[Stored data entries]
-- Opening Marker --

## config.mk

```make
export PLATFORM = sky130hd
export DESIGN_NAME = spi_txn_sequencer
export DESIGN_NICKNAME = d
export VERILOG_FILES = /design/src/rtl/spi_txn_sequencer.sv
export SDC_FILE = /design/constraint.sdc
export NUM_CORES = 1
export LEC_CHECK = 0
export ABC_AREA = 1
export BUFFER_PORTS_ARGS = -buffer_cell sky130_fd_sc_hd__buf_2
export CAP_MARGIN = 25
export CELL_PAD_IN_SITES_DETAIL_PLACEMENT = 1
export CELL_PAD_IN_SITES_GLOBAL_PLACEMENT = 2
export CORE_ASPECT_RATIO = 1.1
export CORE_UTILIZATION = 27
export CTS_CLUSTER_DIAMETER = 150
export DETAILED_ROUTE_END_ITERATION = 8
export PLACE_DENSITY_LB_ADDON = 0.1
export SYNTH_ARGS = -nofsm -noshare
export SYNTH_HDL_FRONTEND = slang
export SYNTH_SLANG_ARGS = --single-unit
```

## constraint.sdc

```tcl
create_clock -name i_Clk -period 1.7 [get_ports i_Clk]
set_input_delay 0.34 -clock i_Clk [delete_from_list [all_inputs] [get_ports i_Clk]]
set_output_delay 0.34 -clock i_Clk [all_outputs]
set_load 0.005 [all_outputs]
```

## src/rtl/spi_txn_sequencer.sv

```systemverilog
// Command-to-byte sequencer for the AS6500 SPI control path: owns chip select and drives the
// byte-level SPI master one byte at a time. Optional watchdog enabled by SPI_SEQ_TIMEOUT_EN.
module spi_txn_sequencer #(
  parameter int unsigned CS_SETUP = 2,
  parameter int unsigned CS_HOLD  = 2,
  parameter int unsigned BYTE_GAP = 1,
  parameter int unsigned TIMEOUT  = 64
) (
  input  logic       i_Clk,
  input  logic       i_Rst_L,
  input  logic       i_cmd_valid,
  output logic       o_cmd_ready,
  input  logic [7:0] i_cmd_opcode,
  input  logic [3:0] i_cmd_len,
  input  logic       i_cmd_rd,
  input  logic [7:0] i_wr_byte,
  output logic       o_wr_ack,
  output logic       o_rd_dv,
  output logic [7:0] o_rd_byte,
  output logic       o_busy,
  output logic       o_done,
  output logic       o_err,
  output logic       o_spi_ssn,
  output logic [7:0] o_TX_Byte,
  output logic       o_TX_DV,
  input  logic       i_TX_Ready,
  input  logic       i_RX_DV,
  input  logic [7:0] i_RX_Byte
);

  typedef enum logic [2:0] {StIdle, StSetup, StSend, StWaitRx, StGap, StHold} state_e;

  localparam int unsigned SetupCyc = (CS_SETUP == 0) ? 1 : CS_SETUP;
  localparam int unsigned HoldCyc  = (CS_HOLD == 0) ? 1 : CS_HOLD;
  localparam int unsigned GapCyc   = (BYTE_GAP == 0) ? 1 : BYTE_GAP;
  localparam logic [7:0]  SetupLast = 8'(SetupCyc - 1);
  localparam logic [7:0]  HoldLast  = 8'(HoldCyc - 1);
  localparam logic [7:0]  GapLast   = 8'(GapCyc - 1);

  state_e     state_q, state_d;
  logic [7:0] cnt_q, cnt_d;
  logic [4:0] idx_q, idx_d, idx_inc;
  logic [7:0] op_q, op_d;
  logic [3:0] len_q, len_d;
  logic       rd_q, rd_d;
  logic       ssn_q, ssn_d;
  logic       cmd_ready_q, cmd_ready_d;
  logic       busy_q, busy_d;
  logic [7:0] tx_byte_q, tx_byte_d;
  logic       tx_dv_q, tx_dv_d;
  logic       rd_dv_q, rd_dv_d;
  logic [7:0] rd_byte_q, rd_byte_d;
  logic       done_q, done_d;
  logic       issue, wr_ack;

`ifdef SPI_SEQ_TIMEOUT_EN
  localparam logic [7:0] TimeoutLim = 8'((TIMEOUT == 0) ? 1 : TIMEOUT);
  logic [7:0] wd_q, wd_d;
  logic       abort_q, abort_d;
  logic       err_q, err_d;
`else
  logic unused_timeout;
  assign unused_timeout = (TIMEOUT != 0);
`endif

  always_comb begin
    state_d   = state_q;
    cnt_d     = cnt_q + 8'd1;
    idx_d     = idx_q;
    idx_inc   = idx_q + 5'd1;
    op_d      = op_q;
    len_d     = len_q;
    rd_d      = rd_q;
    ssn_d     = ssn_q;
    tx_byte_d = tx_byte_q;
    tx_dv_d   = 1'b0;
    rd_dv_d   = 1'b0;
    rd_byte_d = rd_byte_q;
    done_d    = 1'b0;
    issue     = 1'b0;
    wr_ack    = 1'b0;
`ifdef SPI_SEQ_TIMEOUT_EN
    wd_d      = wd_q + 8'd1;
    abort_d   = abort_q;
    err_d     = 1'b0;
`endif
    unique case (state_q)
      StIdle: begin
        if (i_cmd_valid && cmd_ready_q) begin
          op_d    = i_cmd_opcode;
          len_d   = i_cmd_len;
          rd_d    = i_cmd_rd;
          idx_d   = 5'd0;
          ssn_d   = 1'b0;
          state_d = StSetup;
`ifdef SPI_SEQ_TIMEOUT_EN
          abort_d = 1'b0;
`endif
        end
      end
      // The last SETUP/GAP cycle issues directly so the registered TX_DV lands on schedule.
      StSetup: begin
        if (cnt_q == SetupLast) begin
          if (i_TX_Ready) issue = 1'b1;
          else            state_d = StSend;
        end
      end
      StSend: begin
        if (i_TX_Ready) issue = 1'b1;
      end
      StWaitRx: begin
        if (i_RX_DV) begin
          if (rd_q && (idx_q != 5'd0)) begin
            rd_dv_d   = 1'b1;
            rd_byte_d = i_RX_Byte;
          end
          idx_d   = idx_inc;
          state_d = (idx_inc == ({1'b0, len_q} + 5'd1)) ? StHold : StGap;
        end
      end
      StGap: begin
        if (cnt_q == GapLast) begin
          if (i_TX_Ready) issue = 1'b1;
          else            state_d = StSend;
        end
      end
      StHold: begin
        if (cnt_q == HoldLast) begin
          state_d = StIdle;
          ssn_d   = 1'b1;
`ifdef SPI_SEQ_TIMEOUT_EN
          done_d  = !abort_q;
          err_d   = abort_q;
`else
          done_d  = 1'b1;
`endif
        end
      end
      default: state_d = StIdle;
    endcase

    if (issue) begin
      state_d = StWaitRx;
      tx_dv_d = 1'b1;
      if (idx_q == 5'd0) begin
        tx_byte_d = op_q;
      end else if (rd_q) begin
        tx_byte_d = 8'h00;
      end else begin
        tx_byte_d = i_wr_byte;
        wr_ack    = 1'b1;
      end
    end

`ifdef SPI_SEQ_TIMEOUT_EN
    if (((state_q == StSend) || (state_q == StWaitRx)) && (state_d == state_q) &&
        (wd_q == TimeoutLim)) begin
      state_d = StHold;
      abort_d = 1'b1;
      tx_dv_d = 1'b0;
    end
`endif

    if (state_d != state_q) begin
      cnt_d = 8'd0;
`ifdef SPI_SEQ_TIMEOUT_EN
      wd_d  = 8'd0;
`endif
    end
    // Ready reappears only after a full cycle in IDLE, i.e. the cycle after o_done.
    cmd_ready_d = (state_q == StIdle) && (state_d == StIdle);
    busy_d      = (state_d != StIdle);
  end

  always_ff @(posedge i_Clk or negedge i_Rst_L) begin
    if (!i_Rst_L) begin
      state_q     <= StIdle;
      cnt_q       <= 8'd0;
      idx_q       <= 5'd0;
      op_q        <= 8'h00;
      len_q       <= 4'd0;
      rd_q        <= 1'b0;
      ssn_q       <= 1'b1;
      cmd_ready_q <= 1'b1;
      busy_q      <= 1'b0;
      tx_byte_q   <= 8'h00;
      tx_dv_q     <= 1'b0;
      rd_dv_q     <= 1'b0;
      rd_byte_q   <= 8'h00;
      done_q      <= 1'b0;
`ifdef SPI_SEQ_TIMEOUT_EN
      wd_q        <= 8'd0;
      abort_q     <= 1'b0;
      err_q       <= 1'b0;
`endif
    end else begin
      state_q     <= state_d;
      cnt_q       <= cnt_d;
      idx_q       <= idx_d;
      op_q        <= op_d;
      len_q       <= len_d;
      rd_q        <= rd_d;
      ssn_q       <= ssn_d;
      cmd_ready_q <= cmd_ready_d;
      busy_q      <= busy_d;
      tx_byte_q   <= tx_byte_d;
      tx_dv_q     <= tx_dv_d;
      rd_dv_q     <= rd_dv_d;
      rd_byte_q   <= rd_byte_d;
      done_q      <= done_d;
`ifdef SPI_SEQ_TIMEOUT_EN
      wd_q        <= wd_d;
      abort_q     <= abort_d;
      err_q       <= err_d;
`endif
    end
  end

  assign o_cmd_ready = cmd_ready_q;
  assign o_wr_ack    = wr_ack;
  assign o_rd_dv     = rd_dv_q;
  assign o_rd_byte   = rd_byte_q;
  assign o_busy      = busy_q;
  assign o_done      = done_q;
  assign o_spi_ssn   = ssn_q;
  assign o_TX_Byte   = tx_byte_q;
  assign o_TX_DV     = tx_dv_q;
`ifdef SPI_SEQ_TIMEOUT_EN
  assign o_err       = err_q;
`else
  assign o_err       = 1'b0;
`endif

endmodule

```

-- Closing Marker --

### [The problem]
Where does the string "localparam" appear in the records above? Show every line that holds it.

### [Reply to the task]
  localparam int unsigned SetupCyc = (CS_SETUP == 0) ? 1 : CS_SETUP;
  localparam int unsigned HoldCyc  = (CS_HOLD == 0) ? 1 : CS_HOLD;
  localparam int unsigned GapCyc   = (BYTE_GAP == 0) ? 1 : BYTE_GAP;
  localparam logic [7:0]  SetupLast = 8'(SetupCyc - 1);
  localparam logic [7:0]  HoldLast  = 8'(HoldCyc - 1);
  localparam logic [7:0]  GapLast   = 8'(GapCyc - 1);
  localparam logic [7:0] TimeoutLim = 8'((TIMEOUT == 0) ? 1 : TIMEOUT);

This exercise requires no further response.